GROWING CONUNDRUM US decision to halt aid to Ethiopia over GERD risks complicating talks

U.S. Secretary of State Mike Pompeo, left, takes part in a joint press conference with Ethiopian Foreign Minister Gedu Andargachew, at the Sheraton Hotel, in Addis Ababa, Ethiopia, Tuesday Feb. 18, 2020. (Andrew Caballero-Reynolds/Pool Photo via AP)

By Morris Kiruga

A decision by the United States to suspend a portion of its aid to Ethiopia over issues related to its Grand Renaissance Dam (GERD) may further complicate talks scheduled to resume in mid-September.

The announcement US President Trump’s administration on 1 September that it would halt $130m in aid to Ethiopia came days after US Secretary of State Mike Pompeo visited Sudan on the first direct Tel Aviv – Khartoum flight.

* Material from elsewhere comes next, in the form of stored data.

**src/assert_macros.svh**
```systemverilog
// assertion macros for the quadratic fit block
// depends on nothing; included by files that carry concurrent checks
`ifndef ASSERT_MACROS_SVH
`define ASSERT_MACROS_SVH
`ifndef NO_ASSERTIONS
// antecedent implies consequent in the same cycle
`define ASSERT_IMP(lbl, clk, rst_n, ante, cons, msg) \
    lbl: assert property (@(posedge clk) disable iff (!rst_n) (ante) |-> (cons)) \
        else $error(msg);
// antecedent implies consequent in the next cycle
`define ASSERT_NXT(lbl, clk, rst_n, ante, cons, msg) \
    lbl: assert property (@(posedge clk) disable iff (!rst_n) (ante) |=> (cons)) \
        else $error(msg);
`else
`define ASSERT_IMP(lbl, clk, rst_n, ante, cons, msg)
`define ASSERT_NXT(lbl, clk, rst_n, ante, cons, msg)
`endif
`endif

```
**src/qlsf_pkg.sv**
```systemverilog
// shared constants, types and solve microprogram for the quadratic fit
// depends on nothing
package qlsf_pkg;

    localparam int MAX_POINTS = 256;
    localparam int X_BITS     = 12;
    localparam int Y_BITS     = 24;
    localparam int CNT_W      = 9;
    localparam int LIMB_W     = 32;
    localparam int LIMBS      = 8;
    localparam int WIDE_W     = LIMB_W * LIMBS;
    localparam int LIMB_IDX_W = $clog2(LIMBS);
    localparam int FRAC_SHIFT = 24;
    localparam int SLOT_W     = 5;
    localparam int RAM_AW     = SLOT_W + LIMB_IDX_W;
    localparam int RAM_DEPTH  = 1 << RAM_AW;
    localparam int MUL_IN_W   = LIMB_W + 1;
    localparam int MUL_OUT_W  = 2 * MUL_IN_W;
    localparam int COL_W      = 2 * LIMB_W + 8;
    localparam int COEF_W     = 64;
    localparam int DIV_CNT_W  = $clog2(WIDE_W);

    localparam int SUM_X_W   = 21;
    localparam int SUM_X2_W  = 33;
    localparam int SUM_X3_W  = 45;
    localparam int SUM_X4_W  = 57;
    localparam int SUM_Y_W   = 33;
    localparam int SUM_XY_W  = 45;
    localparam int SUM_X2Y_W = 57;

    localparam int IN_DATA_W  = 40;
    localparam int OUT_DATA_W = 208;
    localparam int OUT_USER_W = 2;

    localparam int PROG_LEN = 47;
    localparam int PC_W     = 6;

    // slots of the limb memory, eight limbs each
    localparam logic [SLOT_W-1:0] SL_S00 = 5'd0;
    localparam logic [SLOT_W-1:0] SL_S10 = 5'd1;
    localparam logic [SLOT_W-1:0] SL_S20 = 5'd2;
    localparam logic [SLOT_W-1:0] SL_S30 = 5'd3;
    localparam logic [SLOT_W-1:0] SL_S40 = 5'd4;
    localparam logic [SLOT_W-1:0] SL_S01 = 5'd5;
    localparam logic [SLOT_W-1:0] SL_S11 = 5'd6;
    localparam logic [SLOT_W-1:0] SL_S21 = 5'd7;
    localparam logic [SLOT_W-1:0] SL_M0  = 5'd8;
    localparam logic [SLOT_W-1:0] SL_M1  = 5'd9;
    localparam logic [SLOT_W-1:0] SL_M2  = 5'd10;
    localparam logic [SLOT_W-1:0] SL_DEN = 5'd11;
    localparam logic [SLOT_W-1:0] SL_NC  = 5'd12;
    localparam logic [SLOT_W-1:0] SL_NB  = 5'd13;
    localparam logic [SLOT_W-1:0] SL_NA  = 5'd14;
    localparam logic [SLOT_W-1:0] SL_T0  = 5'd15;
    localparam logic [SLOT_W-1:0] SL_T1  = 5'd16;
    localparam logic [SLOT_W-1:0] SL_T2  = 5'd17;
    localparam logic [SLOT_W-1:0] SL_X0  = 5'd18;
    localparam logic [SLOT_W-1:0] SL_X1  = 5'd19;
    localparam logic [SLOT_W-1:0] SL_X2  = 5'd20;

    typedef enum logic [1:0] {
        OP_MUL = 2'd0,
        OP_ADD = 2'd1,
        OP_SUB = 2'd2
    } t_op;

    typedef struct packed {
        t_op               op;
        logic [SLOT_W-1:0] d;
        logic [SLOT_W-1:0] a;
        logic [SLOT_W-1:0] b;
    } t_uop;

    typedef enum logic [13:0] {
        ST_IDLE  = 14'h0001,
        ST_ACC   = 14'h0002,
        ST_LOAD  = 14'h0004,
        ST_FETCH = 14'h0008,
        ST_MRD   = 14'h0010,
        ST_MWT   = 14'h0020,
        ST_MACC  = 14'h0040,
        ST_ARD   = 14'h0080,
        ST_AWT   = 14'h0100,
        ST_LRD   = 14'h0200,
        ST_LWT   = 14'h0400,
        ST_DGO   = 14'h0800,
        ST_DWAIT = 14'h1000,
        ST_FIN   = 14'h2000
    } t_state;

    function automatic t_uop mk(input t_op i_op, input logic [SLOT_W-1:0] i_d,
                                input logic [SLOT_W-1:0] i_a,
                                input logic [SLOT_W-1:0] i_b);
        t_uop u;
        u.op = i_op;
        u.d  = i_d;
        u.a  = i_a;
        u.b  = i_b;
        return u;
    endfunction

    // cramer solve: minors, determinant, then the three numerators
    function automatic t_uop prog_rom(input logic [PC_W-1:0] pc);
        t_uop u;
        case (pc)
            6'd0:  u = mk(OP_MUL, SL_T0, SL_S20, SL_S40);
            6'd1:  u = mk(OP_MUL, SL_T1, SL_S30, SL_S30);
            6'd2:  u = mk(OP_SUB, SL_M0, SL_T0, SL_T1);
            6'd3:  u = mk(OP_MUL, SL_T0, SL_S10, SL_S40);
            6'd4:  u = mk(OP_MUL, SL_T1, SL_S20, SL_S30);
            6'd5:  u = mk(OP_SUB, SL_M1, SL_T0, SL_T1);
            6'd6:  u = mk(OP_MUL, SL_T0, SL_S10, SL_S30);
            6'd7:  u = mk(OP_MUL, SL_T1, SL_S20, SL_S20);
            6'd8:  u = mk(OP_SUB, SL_M2, SL_T0, SL_T1);
            6'd9:  u = mk(OP_MUL, SL_T0, SL_S00, SL_M0);
            6'd10: u = mk(OP_MUL, SL_T1, SL_S10, SL_M1);
            6'd11: u = mk(OP_SUB, SL_T2, SL_T0, SL_T1);
            6'd12: u = mk(OP_MUL, SL_T0, SL_S20, SL_M2);
            6'd13: u = mk(OP_ADD, SL_DEN, SL_T2, SL_T0);
            6'd14: u = mk(OP_MUL, SL_T0, SL_S01, SL_M0);
            6'd15: u = mk(OP_MUL, SL_T1, SL_S11, SL_M1);
            6'd16: u = mk(OP_SUB, SL_T2, SL_T0, SL_T1);
            6'd17: u = mk(OP_MUL, SL_T0, SL_S21, SL_M2);
            6'd18: u = mk(OP_ADD, SL_NC, SL_T2, SL_T0);
            6'd19: u = mk(OP_MUL, SL_T0, SL_S11, SL_S40);
            6'd20: u = mk(OP_MUL, SL_T1, SL_S30, SL_S21);
            6'd21: u = mk(OP_SUB, SL_X0, SL_T0, SL_T1);
            6'd22: u = mk(OP_MUL, SL_T0, SL_S01, SL_S40);
            6'd23: u = mk(OP_MUL, SL_T1, SL_S21, SL_S20);
            6'd24: u = mk(OP_SUB, SL_X1, SL_T0, SL_T1);
            6'd25: u = mk(OP_MUL, SL_T0, SL_S01, SL_S30);
            6'd26: u = mk(OP_MUL, SL_T1, SL_S11, SL_S20);
            6'd27: u = mk(OP_SUB, SL_X2, SL_T0, SL_T1);
            6'd28: u = mk(OP_MUL, SL_T0, SL_S00, SL_X0);
            6'd29: u = mk(OP_MUL, SL_T1, SL_S10, SL_X1);
            6'd30: u = mk(OP_SUB, SL_T2, SL_T0, SL_T1);
            6'd31: u = mk(OP_MUL, SL_T0, SL_S20, SL_X2);
            6'd32: u = mk(OP_ADD, SL_NB, SL_T2, SL_T0);
            6'd33: u = mk(OP_MUL, SL_T0, SL_S20, SL_S21);
            6'd34: u = mk(OP_MUL, SL_T1, SL_S11, SL_S30);
            6'd35: u = mk(OP_SUB, SL_X0, SL_T0, SL_T1);
            6'd36: u = mk(OP_MUL, SL_T0, SL_S10, SL_S21);
            6'd37: u = mk(OP_MUL, SL_T1, SL_S01, SL_S30);
            6'd38: u = mk(OP_SUB, SL_X1, SL_T0, SL_T1);
            6'd39: u = mk(OP_MUL, SL_T0, SL_S10, SL_S11);
            6'd40: u = mk(OP_MUL, SL_T1, SL_S01, SL_S20);
            6'd41: u = mk(OP_SUB, SL_X2, SL_T0, SL_T1);
            6'd42: u = mk(OP_MUL, SL_T0, SL_S00, SL_X0);
            6'd43: u = mk(OP_MUL, SL_T1, SL_S10, SL_X1);
            6'd44: u = mk(OP_SUB, SL_T2, SL_T0, SL_T1);
            6'd45: u = mk(OP_MUL, SL_T0, SL_S20, SL_X2);
            6'd46: u = mk(OP_ADD, SL_NA, SL_T2, SL_T0);
            default: u = mk(OP_ADD, SL_T2, SL_T2, SL_T2);
        endcase
        return u;
    endfunction

endpackage

```
**src/qlsf_div.sv**
```systemverilog
// restoring long divider, one quotient bit per cycle
// depends on qlsf_pkg
module qlsf_div (
    input  logic                         i_clk,
    input  logic                         i_rst_n,
    input  logic                         i_start,
    input  logic [qlsf_pkg::WIDE_W-1:0]  i_num,
    input  logic [qlsf_pkg::WIDE_W-1:0]  i_den,
    output logic                         o_done,
    output logic [qlsf_pkg::WIDE_W-1:0]  o_quot
);
    import qlsf_pkg::*;

    logic                 r_busy;
    logic                 r_done;
    logic [DIV_CNT_W-1:0] r_cnt;
    logic [WIDE_W-1:0]    r_n;
    logic [WIDE_W-1:0]    r_d;
    logic [WIDE_W-1:0]    r_rem;
    logic [WIDE_W-1:0]    r_q;
    logic [WIDE_W-1:0]    rem_sh;
    logic [WIDE_W-1:0]    n_rem;
    logic                 ge;

    always_comb begin
        rem_sh = {r_rem[WIDE_W-2:0], r_n[WIDE_W-1]};
        ge     = (rem_sh >= r_d);
        n_rem  = ge ? (rem_sh - r_d) : rem_sh;
    end

    always_ff @(posedge i_clk) begin
        if (!i_rst_n) begin
            r_busy <= 1'b0;
            r_done <= 1'b0;
        end else begin
            r_done <= 1'b0;
            if (i_start) begin
                r_busy <= 1'b1;
                r_cnt  <= '1;
                r_n    <= i_num;
                r_d    <= i_den;
                r_rem  <= '0;
                r_q    <= '0;
            end else if (r_busy) begin
                r_rem <= n_rem;
                r_q   <= {r_q[WIDE_W-2:0], ge};
                r_n   <= {r_n[WIDE_W-2:0], 1'b0};
                r_cnt <= r_cnt - 1'b1;
                if (r_cnt == '0) begin
                    r_busy <= 1'b0;
                    r_done <= 1'b1;
                end
            end
        end
    end

    assign o_done = r_done;
    assign o_quot = r_q;
endmodule

```
**config.mk**
```make
export PLATFORM = sky130hd
export DESIGN_NAME = qlsf_div
export DESIGN_NICKNAME = d
export VERILOG_FILES = /design/src/assert_macros.svh /design/src/qlsf_pkg.sv /design/src/qlsf_div.sv
export SDC_FILE = /design/constraint.sdc
export NUM_CORES = 2
export LEC_CHECK = 0
export BUFFER_PORTS_ARGS = -buffer_cell sky130_fd_sc_hd__buf_2
export CAP_MARGIN = 20
export CORE_UTILIZATION = 64
export CTS_CLUSTER_SIZE = 14
export DETAILED_ROUTE_END_ITERATION = 6
export PLACE_DENSITY = 0.95
export SLEW_MARGIN = 20
export SYNTH_ARGS = -nofsm -noshare
export SYNTH_HDL_FRONTEND = slang
export SYNTH_SLANG_ARGS = --single-unit
export TNS_END_PERCENT = 5
```
**constraint.sdc**
```tcl
create_clock -name i_clk -period 64.5 [get_ports i_clk]
set_input_delay 6.45 -clock i_clk [delete_from_list [all_inputs] [get_ports i_clk]]
set_output_delay 6.45 -clock i_clk [all_outputs]
set_load 0.01 [all_outputs]
```
==> qor.yml <==
outcome:
  status: "finished with violations"
  failed_checks: "DRC"
setup_path:
  r2r_start: "r_n[255]$_DFFE_PP_"
  required_ns: 64.99
  cp.arrival_ns: 11.02
  crit_type: "in -> reg"
  crit_chain: "buf_8, buf_4, buf_4, buf_4, buf_4, mux2_2"
  cp_common_cell: "buf_4"
  critPathMaxStageDelay_ns: 0.91
  rrSetupSlack_ns: 57.71
  r2r_end: "r_rem[31]$_SDFFCE_PP0P_"
  slowest_stage: "buf_4"
  cp-end-kind: "register"
  rr_worst_depth: 18
  cp_max_fo: 87
  start_kind: "input pin"
sta:
  setup_viol: 0
  tightest_slew_ns: 1.222
  min_period_over_period: 0.1633
  fin_crit_ns: 10.53
  max-slew-margin-rel: 0.1833
  drv_slew: 0
  tns_ns: 0
  hold_viol: 0
  clock-skew-final_ns: 0.06150
  whs_ns: 0.4820
  finalWorstSetupSlack_ns: 53.97
  rsz0062_at_grt: "false"
  fmax_mhz: 94.95
die:
  die_h_um: 307.4
  die_area_um2: 94490
  coreArea_um2: 92080
  floorplan.io_pins: 772
  rows: 111
  initial_core_util: 0.6483
  die_w_um: 307.4
grt:
  grt.overflow.total: 0
  antenna_found_initial: 66
  grt_pass1_vias: 48530
  grt_max_degree: 172
  track_usage: 0.4015
  grt_pass1_wl_mm: 288.9
logic_synthesis:
  synth_cells: 5753
  ys.flop_type: "edfxtp_1"
  synth_edf_count: 1031
  yosysSeqAreaShare: 0.5193
  ys_warn_count: 0
  ys_ff_latch: 1033
  async_reset_ff_frac: 0
  synth_nets: 6527
  ys_types: 96
  syn-cell-area_um2: 59690
  syn_area_per_cell_um2: 10.38
route:
  vias: 51100
  via_per_inst: 6.576
  drt_wl_total_mm: 199.1
  drtAntennaViolNets: 0
  remaining_drc_errors: 1
  drt_iter0_markers: 7021
  dr.pass1.iters: 7
  avgRoutedWirePerCell_um: 25.63
cts:
  cts_made_buffers: 105
  clock_path_buffers: 3
  cts_max_level: 3
  cts_resized: 0
  cts.clk_slew.worst_paths_ns: 0.07
  clock_latency_ns: 0.74
  post-cts-setup-buffers: 0
  clock_sinks: 1033
  cts_root_buf: "clkbuf_16"
  cts_hold_buf: 0
  cts_tree: "yes"
layout:
  multi_input_comb_area_um2: 26180
  finish.net_count: 7147
  fillers: 6055
  fin_util: 0.7372
  fin_cells: 7770
  regArea_um2: 31000
  syn_to_final_growth_pct: 13.72
  drive_above_1_share: 0.1968
flow_run:
  maxCapViolCount: 0
min_path:
  whs_endpoint: "o_done$_SDFF_PP0_"
  hold_path_depth: 2
  hold_class: "reg -> reg"
  hold_start: "r_busy$_SDFF_PN0_"
placed_design:
  dp_slack_ns: 53.46
  dp_cells: 7509
  dp_hpwl_mm: 140.8
  gp_congestion: 1.064
  io_buffers: 771
power_and_ir_drop:
  peakVddDrop_v: 0.00002764
  power_density_nw_per_um2: 29.00
  power_leakage_nw: 26.76
## cells in the mapped netlist (65+ instances only)
library cell  count  area [um^2]
a211oi_1         77        578.1
a21o_1          135         1013
a21oi_1         658         3293
buf_2            82        410.4
clkbuf_1        194        728.2
edfxtp_1       1031        30960
ha_1            258         3228
inv_1           361         1355
mux2_2          255         2872
nand2_1         666         2500
nand3_1          65        325.3
nand4_1         158        988.5
nor2_1          366         1374
nor2b_1         268         1677
nor3_1           85        425.4
o21ai_0         286         1431
o21bai_1        101        758.2
xnor2_1         146         1279
xor2_1           87        762.0
## per-layer routing
metal	wire length (um)	part of all wire	global-route usage
met3	23130	0.12	0.09848
met5	207	0.0010	0
met1	71870	0.36	0.5084
met4	14420	0.072	0.2388
met2	89520	0.45	0.6269
## state kept, by name, summed over array words and instances, names as in the netlist
name and count:
o_done 1, r_cnt 8, r_busy 1, r_n 256
o_quot 256, r_d 256, r_rem 255
## report_power, final
| part | switching [W] | internal [W] |
|---|---|---|
| registers | 0.0000287 | 0.000805 |
| logic | 0.000327 | 0.000171 |
| clock network | 0.000283 | 0.000355 |
| total | 0.000639 | 0.00133 |
## how the worst max path moves through the flow
stage          depth (start not counted)                      end     from
2_1_floorplan                          4  o_quot[0]$_SDFFCE_PP0P_  i_start
3_3_place_gp                           6        r_n[85]$_DFFE_PP_  i_start
3_5_place_dp                           6        r_n[64]$_DFFE_PP_  i_start
4_1_cts                                6       r_n[107]$_DFFE_PP_  i_start
5_1_grt                                6        r_n[97]$_DFFE_PP_  i_start
6_report                               6        r_n[97]$_DFFE_PP_  i_start
## logic make-up after synthesis
logic type	Yosys count	share of synthesized area
simple gates	1785	0.1425
compound gates	1538	0.1586
flops	1033	0.5193
buf+inv	648	0.04255
fa+ha+maj	259	0.05441
mux	257	0.04844
xor+xnor	233	0.03419
## through the flow
step,area [um^2],total power [W]
floorplan,59690,0.001191
global placement,64200,0.001297
detailed placement,64200,0.001313
CTS,67710,0.001944
global route,67850,0.002028
finish,67880,0.001969
## placed cells by master (no fill, tap or decap), drive strengths merged, types with 10 or more instances in the layout
cell | synthesis | layout
a21boi | 21 | 21
a21oi | 661 | 661
o31ai | 27 | 27
buf | 91 | 799
a211oi | 81 | 81
bufinv | 0 | 10
nor4 | 35 | 35
xor2 | 87 | 87
clkbuf | 195 | 143
o21ai | 294 | 294
nand3 | 65 | 65
mux2 | 255 | 255
inv | 361 | 368
a21o | 135 | 135
nor3 | 89 | 89
and2 | 18 | 18
nand4 | 158 | 158
a221oi | 19 | 19
o211ai | 18 | 18
ha | 258 | 258
nor2b | 268 | 268
clkinv | 1 | 32
nand2b | 21 | 21
a31oi | 33 | 33
o21a | 41 | 41
and3 | 27 | 27
or3 | 21 | 21
nor2 | 368 | 368
nand2 | 667 | 667
or2 | 21 | 21
o41ai | 10 | 10
edfxtp | 1031 | 1031
o21bai | 101 | 101
xnor2 | 146 | 146
diode | 0 | 65
## worst max-delay path: cells and delay by family
family	cells	cell delay (ns)
buffers and inverters	5	3.84
muxes	1	0.46
## area by class of cell
cell class,count,area share
Sequential cell,1033,0.4567
Multi-Input combinational cell,4072,0.3856
Timing Repair Buffer,799,0.06057
Clock buffer,143,0.04215
Tap cell,1243,0.02291
Inverter,362,0.02002
Clock inverter,53,0.009677
Antenna cell,65,0.002396
Note: power is estimated with default switching activity, not from simulation.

Although Ethiopia’s Prime Minister Abiy Ahmed arrived in Sudan’s capital shortly after Pompeo, it was unclear whether the two met.

US in Sudan

Pompeo was making the visit to Sudan as part of his five-day tour to push for closer relations between Arab countries and Israel, following the United Arab Emirate’s decision to normalise diplomatic ties with Jerusalem.

  • The GERD issue inevitably came up in his meeting with Prime Minister Abdallah Hamdok, whose administration has been pushing to be removed from a US state sponsors of terror list.
  • According to US State Department Spokesperson Morgan Ortagus, Pompeo and Hamdok “agreed that achieving [a] mutually beneficial agreement among Sudan, Ethiopia, and Egypt on the filling of the Grand Ethiopian Renaissance Dam (GERD) is crucial to regional stability.”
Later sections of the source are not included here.